_WORK ITEM_: Write out the data below in full. Keep it exact.

---- ENTRIES PROVIDED

File: src/hdl/lsnf_front.sv
// lsnf_front: point intake, height/range filter, sector classification, per-sector minima
// depends on lsnf_pkg; pushes one minima record per scan into lsnf_queue
module lsnf_front
    import lsnf_pkg::*;
(
    input  logic        clk,
    input  logic        rst_n,
    input  logic        pt_valid,
    output logic        pt_stall,
    input  point_t      pt_data,
    input  cfg_wr_t     cfg_wr,
    output logic        push,
    output sector_min_t push_data,
    input  logic        q_full
);

    logic signed [HLOW_W-1:0] hlow_reg;
    logic [HHIGH_W-1:0]       hhigh_reg;
    logic [NEAR_SQ_W-1:0]     near_sq_reg;
    logic [MIN_W-1:0]         nr_sq_reg;
    sector_min_t              min_reg;
    sector_min_t              min_next;

    logic             a_valid_reg;
    logic             a_end_reg;
    logic             a_hok_reg;
    sector_t          a_sec_reg;
    logic [XYZ_W-1:0] a_ax_reg;
    logic [XYZ_W-1:0] a_ay_reg;

    logic             b_valid_reg;
    logic             b_end_reg;
    logic             b_hok_reg;
    sector_t          b_sec_reg;
    logic [SQ_W-1:0]  b_sqx_reg;
    logic [SQ_W-1:0]  b_sqy_reg;

    logic                    advance;
    logic signed [XYZ_W:0]   sum_xy;
    logic                    hok;
    sector_t                 sec;
    logic [XYZ_W-1:0]        ax;
    logic [XYZ_W-1:0]        ay;
    logic [SQ_W-1:0]         r2;
    logic                    keep;
    logic                    commit;
    logic [NEAR_SQ_W-1:0]    near_sq_w;
    logic [MIN_W-1:0]        nr_sq_w;

    // the pipeline only holds when a scan end meets a full queue
    assign advance  = !(b_valid_reg && b_end_reg && q_full);
    assign pt_stall = !advance;
    assign commit   = b_valid_reg && advance;

    always_comb
    begin
        sum_xy = {pt_data.point_x[XYZ_W-1], pt_data.point_x}
               + {pt_data.point_y[XYZ_W-1], pt_data.point_y};
        hok = (pt_data.point_z >= hlow_reg)
           && (pt_data.point_z <= $signed({1'b0, hhigh_reg}));
        ax = pt_data.point_x[XYZ_W-1] ? XYZ_W'(-pt_data.point_x) : pt_data.point_x;
        ay = pt_data.point_y[XYZ_W-1] ? XYZ_W'(-pt_data.point_y) : pt_data.point_y;
        // origin belongs to front
        if ((pt_data.point_x == '0 && pt_data.point_y == '0)
            || (pt_data.point_x > 0 && pt_data.point_y <= pt_data.point_x && sum_xy > 0))
        begin
            sec = SECTOR_FRONT;
        end
        else if (pt_data.point_y > 0 && pt_data.point_y > pt_data.point_x && sum_xy >= 0)
        begin
            sec = SECTOR_LEFT;
        end
        else if (pt_data.point_y < 0 && pt_data.point_x > pt_data.point_y && sum_xy <= 0)
        begin
            sec = SECTOR_RIGHT;
        end
        else
        begin
            sec = SECTOR_BACK;
        end
    end

    always_comb
    begin
        r2   = b_sqx_reg + b_sqy_reg;
        keep = b_hok_reg && (b_sec_reg != SECTOR_BACK)
            && (r2 >= {{(SQ_W-NEAR_SQ_W){1'b0}}, near_sq_reg});
        min_next = min_reg;
        for (int i = 0; i < NUM_SECT; i++)
        begin
            // ties keep the old minimum
            if (keep && b_sec_reg == sector_t'(i) && r2 < {1'b0, min_reg[i]})
            begin
                min_next[i] = r2[MIN_W-1:0];
            end
        end
    end

    assign near_sq_w = {{NEAR_W{1'b0}}, cfg_wr.data[NEAR_W-1:0]}
                     * {{NEAR_W{1'b0}}, cfg_wr.data[NEAR_W-1:0]};
    assign nr_sq_w   = {{(MIN_W-RANGE_W){1'b0}}, cfg_wr.data[RANGE_W-1:0]}
                     * {{(MIN_W-RANGE_W){1'b0}}, cfg_wr.data[RANGE_W-1:0]};

    assign push      = commit && b_end_reg;
    assign push_data = min_next;

    always_ff @(posedge clk or negedge rst_n)
    begin
        if (!rst_n)
        begin
            hlow_reg    <= HLOW_RESET;
            hhigh_reg   <= HHIGH_RESET;
            near_sq_reg <= NEAR_SQ_RESET;
            nr_sq_reg   <= RANGE_SQ_RESET;
            min_reg     <= {NUM_SECT{RANGE_SQ_RESET}};
            a_valid_reg <= 1'b0;
            b_valid_reg <= 1'b0;
        end
        else
        begin
            if (advance)
            begin
                a_valid_reg <= pt_valid;
                b_valid_reg <= a_valid_reg;
            end
            if (cfg_wr.valid)
            begin
                unique case (cfg_wr.index)
                    CFG_HEIGHT_LOW:  hlow_reg <= cfg_wr.data[HLOW_W-1:0];
                    CFG_HEIGHT_HIGH: hhigh_reg <= cfg_wr.data[HHIGH_W-1:0];
                    CFG_NEAR_LIMIT:  near_sq_reg <= near_sq_w;
                    CFG_NO_RETURN:
                    begin
                        nr_sq_reg <= nr_sq_w;
                        min_reg   <= {NUM_SECT{nr_sq_w}};
                    end
                    default: ;
                endcase
            end
            else if (commit)
            begin
                min_reg <= b_end_reg ? {NUM_SECT{nr_sq_reg}} : min_next;
            end
        end
    end

    // stage payload
    always_ff @(posedge clk)
    begin
        if (advance)
        begin
            a_end_reg <= pt_data.scan_end;
            a_hok_reg <= hok;
            a_sec_reg <= sec;
            a_ax_reg  <= ax;
            a_ay_reg  <= ay;
            b_end_reg <= a_end_reg;
            b_hok_reg <= a_hok_reg;
            b_sec_reg <= a_sec_reg;
            b_sqx_reg <= {{XYZ_W{1'b0}}, a_ax_reg} * {{XYZ_W{1'b0}}, a_ax_reg};
            b_sqy_reg <= {{XYZ_W{1'b0}}, a_ay_reg} * {{XYZ_W{1'b0}}, a_ay_reg};
        end
    end

endmodule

--------

_REPLY_:
File: src/hdl/lsnf_front.sv
// lsnf_front: point intake, height/range filter, sector classification, per-sector minima
// depends on lsnf_pkg; pushes one minima record per scan into lsnf_queue
module lsnf_front
    import lsnf_pkg::*;
(
    input  logic        clk,
    input  logic        rst_n,
    input  logic        pt_valid,
    output logic        pt_stall,
    input  point_t      pt_data,
    input  cfg_wr_t     cfg_wr,
    output logic        push,
    output sector_min_t push_data,
    input  logic        q_full
);

    logic signed [HLOW_W-1:0] hlow_reg;
    logic [HHIGH_W-1:0]       hhigh_reg;
    logic [NEAR_SQ_W-1:0]     near_sq_reg;
    logic [MIN_W-1:0]         nr_sq_reg;
    sector_min_t              min_reg;
    sector_min_t              min_next;

    logic             a_valid_reg;
    logic             a_end_reg;
    logic             a_hok_reg;
    sector_t          a_sec_reg;
    logic [XYZ_W-1:0] a_ax_reg;
    logic [XYZ_W-1:0] a_ay_reg;

    logic             b_valid_reg;
    logic             b_end_reg;
    logic             b_hok_reg;
    sector_t          b_sec_reg;
    logic [SQ_W-1:0]  b_sqx_reg;
    logic [SQ_W-1:0]  b_sqy_reg;

    logic                    advance;
    logic signed [XYZ_W:0]   sum_xy;
    logic                    hok;
    sector_t                 sec;
    logic [XYZ_W-1:0]        ax;
    logic [XYZ_W-1:0]        ay;
    logic [SQ_W-1:0]         r2;
    logic                    keep;
    logic                    commit;
    logic [NEAR_SQ_W-1:0]    near_sq_w;
    logic [MIN_W-1:0]        nr_sq_w;

    // the pipeline only holds when a scan end meets a full queue
    assign advance  = !(b_valid_reg && b_end_reg && q_full);
    assign pt_stall = !advance;
    assign commit   = b_valid_reg && advance;

    always_comb
    begin
        sum_xy = {pt_data.point_x[XYZ_W-1], pt_data.point_x}
               + {pt_data.point_y[XYZ_W-1], pt_data.point_y};
        hok = (pt_data.point_z >= hlow_reg)
           && (pt_data.point_z <= $signed({1'b0, hhigh_reg}));
        ax = pt_data.point_x[XYZ_W-1] ? XYZ_W'(-pt_data.point_x) : pt_data.point_x;
        ay = pt_data.point_y[XYZ_W-1] ? XYZ_W'(-pt_data.point_y) : pt_data.point_y;
        // origin belongs to front
        if ((pt_data.point_x == '0 && pt_data.point_y == '0)
            || (pt_data.point_x > 0 && pt_data.point_y <= pt_data.point_x && sum_xy > 0))
        begin
            sec = SECTOR_FRONT;
        end
        else if (pt_data.point_y > 0 && pt_data.point_y > pt_data.point_x && sum_xy >= 0)
        begin
            sec = SECTOR_LEFT;
        end
        else if (pt_data.point_y < 0 && pt_data.point_x > pt_data.point_y && sum_xy <= 0)
        begin
            sec = SECTOR_RIGHT;
        end
        else
        begin
            sec = SECTOR_BACK;
        end
    end

    always_comb
    begin
        r2   = b_sqx_reg + b_sqy_reg;
        keep = b_hok_reg && (b_sec_reg != SECTOR_BACK)
            && (r2 >= {{(SQ_W-NEAR_SQ_W){1'b0}}, near_sq_reg});
        min_next = min_reg;
        for (int i = 0; i < NUM_SECT; i++)
        begin
            // ties keep the old minimum
            if (keep && b_sec_reg == sector_t'(i) && r2 < {1'b0, min_reg[i]})
            begin
                min_next[i] = r2[MIN_W-1:0];
            end
        end
    end

    assign near_sq_w = {{NEAR_W{1'b0}}, cfg_wr.data[NEAR_W-1:0]}
                     * {{NEAR_W{1'b0}}, cfg_wr.data[NEAR_W-1:0]};
    assign nr_sq_w   = {{(MIN_W-RANGE_W){1'b0}}, cfg_wr.data[RANGE_W-1:0]}
                     * {{(MIN_W-RANGE_W){1'b0}}, cfg_wr.data[RANGE_W-1:0]};

    assign push      = commit && b_end_reg;
    assign push_data = min_next;

    always_ff @(posedge clk or negedge rst_n)
    begin
        if (!rst_n)
        begin
            hlow_reg    <= HLOW_RESET;
            hhigh_reg   <= HHIGH_RESET;
            near_sq_reg <= NEAR_SQ_RESET;
            nr_sq_reg   <= RANGE_SQ_RESET;
            min_reg     <= {NUM_SECT{RANGE_SQ_RESET}};
            a_valid_reg <= 1'b0;
            b_valid_reg <= 1'b0;
        end
        else
        begin
            if (advance)
            begin
                a_valid_reg <= pt_valid;
                b_valid_reg <= a_valid_reg;
            end
            if (cfg_wr.valid)
            begin
                unique case (cfg_wr.index)
                    CFG_HEIGHT_LOW:  hlow_reg <= cfg_wr.data[HLOW_W-1:0];
                    CFG_HEIGHT_HIGH: hhigh_reg <= cfg_wr.data[HHIGH_W-1:0];
                    CFG_NEAR_LIMIT:  near_sq_reg <= near_sq_w;
                    CFG_NO_RETURN:
                    begin
                        nr_sq_reg <= nr_sq_w;
                        min_reg   <= {NUM_SECT{nr_sq_w}};
                    end
                    default: ;
                endcase
            end
            else if (commit)
            begin
                min_reg <= b_end_reg ? {NUM_SECT{nr_sq_reg}} : min_next;
            end
        end
    end

    // stage payload
    always_ff @(posedge clk)
    begin
        if (advance)
        begin
            a_end_reg <= pt_data.scan_end;
            a_hok_reg <= hok;
            a_sec_reg <= sec;
            a_ax_reg  <= ax;
            a_ay_reg  <= ay;
            b_end_reg <= a_end_reg;
            b_hok_reg <= a_hok_reg;
            b_sec_reg <= a_sec_reg;
            b_sqx_reg <= {{XYZ_W{1'b0}}, a_ax_reg} * {{XYZ_W{1'b0}}, a_ax_reg};
            b_sqy_reg <= {{XYZ_W{1'b0}}, a_ay_reg} * {{XYZ_W{1'b0}}, a_ay_reg};
        end
    end

endmodule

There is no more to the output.